Sì, la maggioranza di loro ritiene che possano esistere due livelli. Ma dallo studio non emerge il peso da assegnare a ciascun livello. Negli anni la contrattazione integrativa ha guadagnato sempre più spazio, ma chi dice di voler allargare lo spazio della contrattazione di secondo livello sottintende in realtà il superamento del contratto nazionale.
Lei è d’accordo con questa impostazione?
Per me i due livelli devono essere integrativi, avere la stessa dignità, anche se possono avere pesi diversi, devono coesistere con forti legami tra loro come due vasi comunicanti. Io sono per la loro gestione sistemica e non credo che un livello debba superare l’altro.
La maggior parte dei manager pensano che sia necessario modificare l’articolo 18, sui licenziamenti individuali senza giusta causa. Lei crede che sia necessaria maggiore flessibilita’ in uscita?
La flessibilità dovrebbe essere a 360 gradi e dovrebbe avere un’accezione positiva e non essere un altro modo per chiamare la precarietà. Esistono tre livelli di flessibilità influenzati l’uno dall’altro: quella in entrata, per la quale s’intende il posto stabile e non fisso, quella durante il rapporto di lavoro, che equivale allo spostamento di mansioni e a oscillazioni del salario, e, infine, quella in uscita. Rispetto a quest’ultima bisognerebbe confrontarsi riaprendo il discorso sull’articolo 18, domandandosi se realmente questa legge sia necessaria per garantire la giusta tutela a coloro che hanno subito licenziamenti ingiusti.
Secondo i capi del personale nei prossimi anni il tasso di sindacalizzazione scenderà, lei concorda? E per quale motivo?
Si, il trend è leggermente decrescente. Ma è un fenomeno ormai diffuso, che non colpisce solo l’Italia ma anche il resto dei paesi occidentali.
Forse su questo trend pesa anche la mancanza di unità dei sindacati. Lei pensa che si potrà recuperare ?
L’unità sindacale ormai è più che altro un ricordo del passato. Non solo credo che non sarà possibile unificare il sindacato, ma anche ritrovare una linea unitaria. Può esserci però una ricomposizione sul modello unitario.
Ma cosa accadrà nel sindacato?
Le alternative sono poche, o si lascia fuori un sindacato, scelta molto pesante, oppure si decide che l’unità è un valore irrinunciabile e si trova una strada alternativa.
In che modo?
Cambiando gioco, partendo da altri meccanismi.

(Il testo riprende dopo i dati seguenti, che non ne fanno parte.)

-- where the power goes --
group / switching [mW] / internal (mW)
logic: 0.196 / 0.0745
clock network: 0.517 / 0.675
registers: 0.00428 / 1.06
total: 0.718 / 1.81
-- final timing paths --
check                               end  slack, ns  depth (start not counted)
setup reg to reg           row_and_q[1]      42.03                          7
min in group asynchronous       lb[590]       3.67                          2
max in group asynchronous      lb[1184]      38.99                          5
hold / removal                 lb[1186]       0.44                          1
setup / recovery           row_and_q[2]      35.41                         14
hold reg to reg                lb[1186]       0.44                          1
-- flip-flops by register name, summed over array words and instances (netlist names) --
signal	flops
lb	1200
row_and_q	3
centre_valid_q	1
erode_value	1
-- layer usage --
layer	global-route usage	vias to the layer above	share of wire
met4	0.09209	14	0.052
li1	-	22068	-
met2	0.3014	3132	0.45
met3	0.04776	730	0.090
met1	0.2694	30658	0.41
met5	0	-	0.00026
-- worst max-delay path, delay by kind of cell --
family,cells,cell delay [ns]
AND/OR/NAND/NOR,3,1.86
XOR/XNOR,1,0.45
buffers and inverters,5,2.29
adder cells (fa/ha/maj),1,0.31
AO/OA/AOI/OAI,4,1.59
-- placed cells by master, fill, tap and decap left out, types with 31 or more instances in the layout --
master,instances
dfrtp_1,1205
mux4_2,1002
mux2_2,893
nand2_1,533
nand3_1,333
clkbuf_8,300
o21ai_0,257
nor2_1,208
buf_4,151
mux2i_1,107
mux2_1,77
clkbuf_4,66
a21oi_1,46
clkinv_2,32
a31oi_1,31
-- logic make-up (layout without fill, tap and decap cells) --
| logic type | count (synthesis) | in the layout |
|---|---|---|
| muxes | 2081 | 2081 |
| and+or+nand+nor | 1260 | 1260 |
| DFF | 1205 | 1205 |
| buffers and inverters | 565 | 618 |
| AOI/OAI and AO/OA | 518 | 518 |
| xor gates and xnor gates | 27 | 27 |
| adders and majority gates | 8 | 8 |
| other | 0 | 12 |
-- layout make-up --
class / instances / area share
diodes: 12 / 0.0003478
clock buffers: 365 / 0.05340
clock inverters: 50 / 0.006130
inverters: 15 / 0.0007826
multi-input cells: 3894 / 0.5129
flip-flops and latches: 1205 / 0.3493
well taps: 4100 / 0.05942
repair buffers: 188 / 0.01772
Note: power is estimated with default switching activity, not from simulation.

Ad esempio, puntando sui valori e non più sulle regole.
Nessuno tra gli intervistati crede alla partecipazione. Come mai, secondo lei?
Se per partecipazione intendiamo condivisione degli utili d’impresa con i lavoratori e consigli di sorveglianza alla tedesca, è un termine spesso usato a sproposito, che rischia di diventare un’utopia. Servono, invece, responsabilità chiare. Se si vuol far partecipare i lavoratori sul serio, il modello esiste già: ci sono le cooperative.

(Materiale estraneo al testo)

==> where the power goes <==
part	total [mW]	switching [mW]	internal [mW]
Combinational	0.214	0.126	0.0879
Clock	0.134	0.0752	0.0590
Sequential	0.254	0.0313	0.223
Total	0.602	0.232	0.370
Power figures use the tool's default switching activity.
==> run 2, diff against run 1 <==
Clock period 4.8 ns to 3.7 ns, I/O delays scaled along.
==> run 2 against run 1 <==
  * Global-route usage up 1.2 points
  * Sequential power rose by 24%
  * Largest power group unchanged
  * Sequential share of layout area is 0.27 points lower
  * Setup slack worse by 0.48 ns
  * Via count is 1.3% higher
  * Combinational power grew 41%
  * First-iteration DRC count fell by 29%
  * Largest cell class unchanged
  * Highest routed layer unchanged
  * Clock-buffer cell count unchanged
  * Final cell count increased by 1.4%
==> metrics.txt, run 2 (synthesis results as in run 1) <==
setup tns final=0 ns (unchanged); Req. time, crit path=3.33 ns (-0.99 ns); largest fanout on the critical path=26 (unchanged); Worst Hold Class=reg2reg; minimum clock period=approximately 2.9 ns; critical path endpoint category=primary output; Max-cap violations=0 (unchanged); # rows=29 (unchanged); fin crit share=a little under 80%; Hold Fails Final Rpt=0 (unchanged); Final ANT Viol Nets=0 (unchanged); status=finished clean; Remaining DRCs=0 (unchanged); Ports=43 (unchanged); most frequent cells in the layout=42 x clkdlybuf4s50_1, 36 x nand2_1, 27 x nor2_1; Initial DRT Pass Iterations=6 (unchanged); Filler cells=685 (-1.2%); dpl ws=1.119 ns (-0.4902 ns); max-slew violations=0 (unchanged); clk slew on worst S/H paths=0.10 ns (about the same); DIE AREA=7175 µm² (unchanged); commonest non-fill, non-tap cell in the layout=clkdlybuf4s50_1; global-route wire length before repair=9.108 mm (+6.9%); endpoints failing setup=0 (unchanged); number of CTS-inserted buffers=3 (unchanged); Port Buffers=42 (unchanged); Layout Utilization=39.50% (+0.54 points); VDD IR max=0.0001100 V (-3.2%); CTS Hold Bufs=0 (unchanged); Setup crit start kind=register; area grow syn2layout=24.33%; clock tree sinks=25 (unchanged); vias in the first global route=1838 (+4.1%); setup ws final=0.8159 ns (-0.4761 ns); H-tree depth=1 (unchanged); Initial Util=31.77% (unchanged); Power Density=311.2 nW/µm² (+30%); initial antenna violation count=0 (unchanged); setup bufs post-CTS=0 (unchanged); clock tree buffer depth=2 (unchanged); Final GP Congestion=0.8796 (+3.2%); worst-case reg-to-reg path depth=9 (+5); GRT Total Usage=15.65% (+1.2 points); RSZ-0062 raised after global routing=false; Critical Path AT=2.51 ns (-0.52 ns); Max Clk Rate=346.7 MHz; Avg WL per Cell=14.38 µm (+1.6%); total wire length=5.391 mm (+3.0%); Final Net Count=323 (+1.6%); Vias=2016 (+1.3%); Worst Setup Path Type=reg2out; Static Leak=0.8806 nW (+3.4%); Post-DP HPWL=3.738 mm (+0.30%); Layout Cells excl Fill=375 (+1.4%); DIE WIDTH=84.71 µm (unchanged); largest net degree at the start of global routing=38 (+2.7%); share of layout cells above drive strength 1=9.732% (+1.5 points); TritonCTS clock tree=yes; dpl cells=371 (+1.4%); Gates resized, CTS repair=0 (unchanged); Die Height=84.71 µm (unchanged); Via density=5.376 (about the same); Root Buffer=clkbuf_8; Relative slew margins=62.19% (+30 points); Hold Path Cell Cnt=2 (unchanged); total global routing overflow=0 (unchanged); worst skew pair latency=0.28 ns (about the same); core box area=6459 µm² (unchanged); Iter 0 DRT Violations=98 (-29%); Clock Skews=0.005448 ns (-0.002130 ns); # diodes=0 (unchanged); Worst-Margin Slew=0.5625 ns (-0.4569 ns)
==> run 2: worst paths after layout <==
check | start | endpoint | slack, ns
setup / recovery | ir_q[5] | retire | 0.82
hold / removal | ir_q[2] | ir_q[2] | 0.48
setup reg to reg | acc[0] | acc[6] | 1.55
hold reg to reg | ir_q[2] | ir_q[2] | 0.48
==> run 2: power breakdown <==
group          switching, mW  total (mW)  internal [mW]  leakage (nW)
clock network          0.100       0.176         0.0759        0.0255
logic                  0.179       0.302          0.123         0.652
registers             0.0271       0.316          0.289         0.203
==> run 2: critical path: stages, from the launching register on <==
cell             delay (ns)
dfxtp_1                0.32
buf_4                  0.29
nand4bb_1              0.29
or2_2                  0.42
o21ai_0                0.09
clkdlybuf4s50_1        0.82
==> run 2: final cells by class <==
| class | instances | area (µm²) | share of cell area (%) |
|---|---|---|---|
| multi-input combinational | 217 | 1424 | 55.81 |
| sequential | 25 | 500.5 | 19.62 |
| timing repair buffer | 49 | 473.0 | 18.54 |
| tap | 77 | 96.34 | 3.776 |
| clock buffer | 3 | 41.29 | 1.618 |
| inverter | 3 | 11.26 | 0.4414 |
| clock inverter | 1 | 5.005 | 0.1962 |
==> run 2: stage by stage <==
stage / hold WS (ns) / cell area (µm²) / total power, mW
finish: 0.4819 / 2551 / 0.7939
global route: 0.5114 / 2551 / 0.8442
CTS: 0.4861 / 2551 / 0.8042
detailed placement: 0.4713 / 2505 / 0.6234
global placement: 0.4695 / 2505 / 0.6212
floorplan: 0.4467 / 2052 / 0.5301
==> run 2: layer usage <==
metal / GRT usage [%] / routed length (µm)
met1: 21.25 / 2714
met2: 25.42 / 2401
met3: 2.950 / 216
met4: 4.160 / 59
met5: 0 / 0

L’86 per cento dei manager intervistati nell’indagine afferma che vorrebbe trattare solo con chi ha un atteggiamento collaborativo e non con chi propone il conflitto a oltranza. Non le sembra un po’ troppo comodo?
Storicamente il conflitto è stato superato. Oggi l’obiettivo del paese dovrebbe essere far aumentare la produttività, quindi il problema non è come ripartire la torta ma come far crescere quella che già c’è. La risposte dei manager a riguardo sono un segnale forte che non va sottovalutato, ma io credo che tutti i nostri interlocutori siano ugualmente degni di attenzione. Spesso, il conflitto non e’ colpa di una parte sola, ma di molte.